Pannus (Chronic Superficial Keratitis)
What is Pannus?
Pannus is an inflammation of the cornea that leads to irritation, discomfort, and chronic changes to the cornea. Pigment and blood vessels grow across the cornea leading to the appearance that a dark film is over the surface of the eye. The spread of the pigmentation is usually from side to center and it is usually in BOTH eyes. It is not usually painful although it might appear so. Pannus is also know as German shepherd pannus, degenerative pannus, uberreisters’s syndrome, and other names.
How does my dog get Pannus?
There are a number of breeds that have a high predilection to Pannus (see below). Additionally, elevations greater than 5000 feet tend to increases the risk of developing Pannus. Thus the combination of genetics and environment seem to increase the likelihood.

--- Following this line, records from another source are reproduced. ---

==> src/rtl/c8e_pkg.sv <==
// ----------------------------------------------------------------------------
// c8e_pkg
// Shared types and constants for the instruction executor.
// ----------------------------------------------------------------------------
package c8e_pkg;

  localparam int unsigned StackDepthDef = 16;
  localparam int unsigned FontBaseDef   = 0;
  localparam int unsigned FontHeightDef = 5;
  localparam int unsigned StepSizeDef   = 2;

  localparam int unsigned MemAw = 12;
  localparam int unsigned FbAw  = 8;

  typedef enum logic [1:0] {
    OP_EXEC = 2'd0,
    OP_MWR  = 2'd1,
    OP_MRD  = 2'd2,
    OP_FBRD = 2'd3
  } op_e;

  typedef enum logic [1:0] {
    ST_OK    = 2'd0,
    ST_ILL   = 2'd1,
    ST_UNIMP = 2'd2,
    ST_STACK = 2'd3
  } status_e;

  localparam logic [15:0] InsCls = 16'h00E0;
  localparam logic [15:0] InsRet = 16'h00EE;
  localparam logic [7:0]  FnGetDt  = 8'h07;
  localparam logic [7:0]  FnKey    = 8'h0A;
  localparam logic [7:0]  FnSetDt  = 8'h15;
  localparam logic [7:0]  FnSetSt  = 8'h18;
  localparam logic [7:0]  FnAddI   = 8'h1E;
  localparam logic [7:0]  FnFont   = 8'h29;
  localparam logic [7:0]  FnBcd    = 8'h33;
  localparam logic [7:0]  FnStore  = 8'h55;
  localparam logic [7:0]  FnLoad   = 8'h65;

  typedef struct packed {
    logic [1:0]  op;
    logic [15:0] instruction;
    logic [7:0]  random_byte;
    logic [11:0] address;
    logic [7:0]  write_data;
  } req_t;

  typedef struct packed {
    logic [11:0] program_counter;
    logic [1:0]  status;
    logic [7:0]  read_data;
    logic        collision;
  } rsp_t;

  // sequencer states
  typedef enum logic [3:0] {
    S_IDLE,
    S_DECODE,
    S_CLEAR,
    S_DRAW_RD,
    S_DRAW_WAIT,
    S_DRAW_PIX,
    S_BCD,
    S_STORE,
    S_LOAD_RD,
    S_LOAD_WAIT,
    S_MEM_WAIT,
    S_FB_WAIT,
    S_DONE
  } state_e;

  // byte-memory port request from the sequencer
  typedef struct packed {
    logic             we;
    logic [MemAw-1:0] addr;
    logic [7:0]       wdata;
  } mem_req_t;

  // framebuffer port request from the sequencer
  typedef struct packed {
    logic            we;
    logic [FbAw-1:0] addr;
    logic [7:0]      wdata;
  } fb_req_t;

endpackage

==> src/rtl/c8e_fb.sv <==
// ----------------------------------------------------------------------------
// c8e_fb
// Framebuffer byte RAM, 256 bytes, with per-byte valid bits that reset and
// clear-screen wipe at once; an invalid byte reads as zero.
// ----------------------------------------------------------------------------
module c8e_fb (
  input  logic                    clk_i,
  input  logic                    rst_ni,
  input  logic                    clr_i,
  input  c8e_pkg::fb_req_t        req_i,
  output logic [7:0]              rdata_o
);

  localparam int unsigned Depth = 2**c8e_pkg::FbAw;

  logic [7:0]       mem_q [Depth];
  logic [Depth-1:0] vld_q;
  logic [7:0]       rd_q;
  logic             rvld_q;

  always_ff @(posedge clk_i) begin
    if (req_i.we) begin
      mem_q[req_i.addr] <= req_i.wdata;
    end
    rd_q <= mem_q[req_i.addr];
  end

  always_ff @(posedge clk_i or negedge rst_ni) begin
    if (!rst_ni) begin
      vld_q  <= '0;
      rvld_q <= 1'b0;
    end else begin
      rvld_q <= vld_q[req_i.addr] && !clr_i;
      if (clr_i) begin
        vld_q <= '0;
      end else if (req_i.we) begin
        vld_q[req_i.addr] <= 1'b1;
      end
    end
  end

  assign rdata_o = rvld_q ? rd_q : 8'h00;

endmodule

==> config.mk <==
export PLATFORM = sky130hd
export DESIGN_NAME = c8e_fb
export DESIGN_NICKNAME = d
export VERILOG_FILES = /design/src/rtl/c8e_pkg.sv /design/src/rtl/c8e_fb.sv
export SDC_FILE = /design/constraint.sdc
export NUM_CORES = 2
export LEC_CHECK = 0
export ABC_AREA = 1
export BUFFER_PORTS_ARGS = -buffer_cell sky130_fd_sc_hd__buf_2
export CORE_UTILIZATION = 45
export DETAILED_ROUTE_END_ITERATION = 10
export PLACE_DENSITY_LB_ADDON = 0.15
export SYNTH_ARGS = -nofsm -noshare
export SYNTH_HDL_FRONTEND = slang
export SYNTH_SLANG_ARGS = --single-unit
export TNS_END_PERCENT = 1
==> constraint.sdc <==
create_clock -name clk_i -period 1.8 [get_ports clk_i]
set_input_delay 0 -clock clk_i [delete_from_list [all_inputs] [get_ports clk_i]]
set_output_delay 0 -clock clk_i [all_outputs]
set_load 0.03 [all_outputs]
==> flow_summary.json <==
{
  "clk_path_buf_depth": 3,
  "grt_max_degree": 89,
  "die_x_um": 451,
  "outcome": "complete, but fails checks",
  "relSlewSlack_pct": 55.3,
  "post-route-util_pct": 54.7,
  "gp_congestion": 0.869,
  "grt-ovfl-total": 0,
  "period_share_pct": 103,
  "hold_viol": 0,
  "min_path_type": "input pin to flip-flop",
  "drt_iter0_drc": 6379,
  "min_period_ps": 1860,
  "hold_ws_ps": 87.3,
  "worst_pin_slew_ps": 671,
  "root_buffer": "clkbuf_16",
  "synthDistinctLibCells": 25,
  "syn_inst": 7682,
  "wire_per_inst_um": 23.8,
  "yosys.area.top_type_share_pct": 67.8,
  "report.final.slew_viol_count": 0,
  "endpoint_kind": "output port",
  "synth_top_family_by_area": "simple AND/OR/NAND/NOR gates",
  "ys_warn_count": 0,
  "yosys.area_share.simple_pct": 20.1,
  "drive_above_1_share_pct": 16.2,
  "grtUsageTotal_pct": 26.4,
  "dp_slack_ps": -987,
  "ant_nets": 0,
  "vias_per_cell": 5.39,
  "htree_num_levels": 4,
  "numClockSinks": 2313,
  "syn_nets": 7702,
  "start_util_pct": 45.4,
  "p_leak_nw": 41.2,
  "ys_top_cells_by_area": "edfxtp_1 68%, nand2_1 13%, dfrtp_1 7.1%, nor2_1 3.9%, nand4_1 2.8%",
  "crit_fanout": 6,
  "syn-cell-area_um2": 90700,
  "num_vias": 60908,
  "wirelength_um": 269000,
  "first_global_vias": 60142,
  "io_buffers": 27,
  "multi_input_area_um2": 21000,
  "yosys.area.top_type": "edfxtp_1",
  "die_area_um2": 203000,
  "power_density_nw_per_um2": 1030,
  "synthMuxAreaShare_pct": 0,
  "synth_xor_area_share_pct": 0,
  "ys_ff_latch": 2313,
  "dpl.hpwl_um": 172000,
  "grt_pass1_wl_um": 398000,
  "critPathKind": "flip-flop to output port",
  "vdd_drop_max_v": 0.000996,
  "max_freq_ghz": 0.538,
  "worst_slack_ps": -59.1,
  "drv_cap": 0,
  "ios": 28,
  "final_cell_mix": "3112 x nand2_1, 2048 x edfxtp_1, 910 x nor2_1",
  "antenna_found_initial": 15,
  "skew_ps": 61.0,
  "cp.arrival_ps": 1860,
  "cts_buffers": 232,
  "synth_fa_ha_area_share_pct": 0,
  "cts_tree": "built",
  "clk_latency_ps": 880,
  "setup_viol": 8,
  "firstDrtPassIters": 6,
  "clkSlewWorstSetupHoldPaths_ps": 60,
  "yosysSeqAreaShare_pct": 75.0,
  "worstSetupStartpointType": "flip-flop",
  "violations": "negative setup slack",
  "syn_avg_cell_area_um2": 11.8,
  "coreArea_um2": 200000,
  "final_common_cell": "nand2_1",
  "drcViolationCount": 0,
  "die_h_um": 451,
  "rsz0062_at_grt": "yes",
  "nFillCells": 16984,
  "synth_compound_area_share_pct": 2.56,
  "synthToLayoutAreaGrowth_pct": 20.7,
  "regArea_um2": 68100,
  "num_rows": 164,
  "nNetsFinal": 8452,
  "required_ps": 1800
}
==> cell families after synthesis <==
| group | Yosys count |
|---|---|
| flops | 2313 |
| compound gates | 340 |
| buf+inv | 481 |
| simple gates | 4548 |
==> worst paths after layout <==
kind	cells after the start	to	slack, ps	from
worst max-delay path	4	rdata_o[3]	-60	rvld_q
worst min-delay path	3	vld_q[130]	90	clr_i
worst max register to register	10	rd_q[7]	-60	mem_q[7][7]
worst min register to register	2	vld_q[69]	500	vld_q[69]
max in group asynchronous	5	vld_q[185]	1000	rst_ni
min in group asynchronous	4	vld_q[231]	310	rst_ni
==> cell type report <==
| class | count | area share, % |
|---|---|---|
| flip-flops and latches | 2313 | 62.2 |
| multi-input cells | 4888 | 19.1 |
| repair buffers | 918 | 8.45 |
| clock buffers | 327 | 5.92 |
| well taps | 2656 | 3.03 |
| clock inverters | 114 | 0.985 |
| inverters | 79 | 0.304 |
| diodes | 1 | 0.00228 |
==> sequential cells by signal (all words and copies together), names as in the netlist <==
register,cells
mem_q,2048
vld_q,256
rd_q,8
rvld_q,1
==> synthesized netlist by cell type <==
master,n
nand2_4,1
nor3_1,2
edfxtp_1,2048
clkinv_1,4
clkbuf_1,148
inv_1,49
nor2_2,21
nand4_1,409
nor2_4,2
inv_4,1
o21ai_1,18
o21ba_2,5
buf_1,39
dfrtp_1,257
o21ai_0,72
inv_2,25
nand3_1,21
buf_4,5
buf_6,5
nor2_1,947
a21oi_1,5
nand2_1,3145
buf_2,205
a22oi_1,240
dfxtp_1,8
==> per-layer routing <==
metal  GRT usage (%)  part of all wire (%)  up-vias
met3            3.87                   6.7      413
met4            8.65                   3.2        2
met5               0                0.0048        -
li1                -                     -    27950
met1            36.8                    43    30389
met2            42.7                    47     2154
==> power breakdown <==
part	total (mW)	internal, mW	leakage [nW]	switching, mW
clock network	47.8	27.3	3.67	20.5
logic	6.77	2.11	15.5	4.66
registers	58.6	58.5	22.1	0.0694
total	113	88.0	41.2	25.2
==> worst max-delay path, cell delays in order, from the launching register on <==
cell,delay (ps)
dfrtp_4,570
buf_12,180
nand2_4,70
inv_2,40
buf_6,120
==> stage by stage <==
step / area, µm² / TNS, ps / std cells / power (mW)
5_1_grt: 110000 / -1200 / 11296 / 116
3_5_place_dp: 101000 / -550420 / 10840 / 66.4
4_1_cts: 109000 / -1160 / 11298 / 114
2_1_floorplan: 90700 / -3790 / 7682 / 62.3
6_report: 110000 / -250 / 11296 / 113
3_3_place_gp: 101000 / -529290 / 10840 / 66.3
==> timing repair <==
item / CTS / global route
setup endpoints to repair: 17 / 17
pin swaps: 12 / 38
cloned: 0 / 0
resized for setup: 91 / 85
hold buffers: 16 / 0
buffers inserted: 1 / 0
endpoints found under the hold margin: 2590 / 0
Power figures use the tool's default switching activity.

How do I know if my dog has Pannus?
Your pet may or may not show signs initially. The signs usually seen include squinting, tearing, pawing at the eyes or face. Over time, the cornea may develop different levels of discoloration. To get an accurate assessment of this condition, your veterinarian will perform a thorough eye examination as well as some tests of the eye to determine the level of damage to the cornea (a fluorescent stain test) and the level of tear production. A referral to a board certified ophthalmologist may be required depending upon the findings and severity.
What can I do about Pannus?
Pannus is controlled rather than cured. It may get better or worse on a seasonal basis. Medications that are put into the eye are used to decrease the blood vessel development. Repetitive evaluation of the eyes should be done to determine the improvement. Medications are required for the life of the pet.
Is there anything I can do to prevent my dog from getting?
Careful breed selection is the first step in trying to avoid Pannus. Living in lower elevations also helps.
Are there certain breeds that get Pannus more often?
In German Shepherds, Pannus is believed to be a genetic condition. Other breeds including the dachshund, greyhound, border collie, Siberian husky, Miniature pinscher, and Dalmatian are also affected.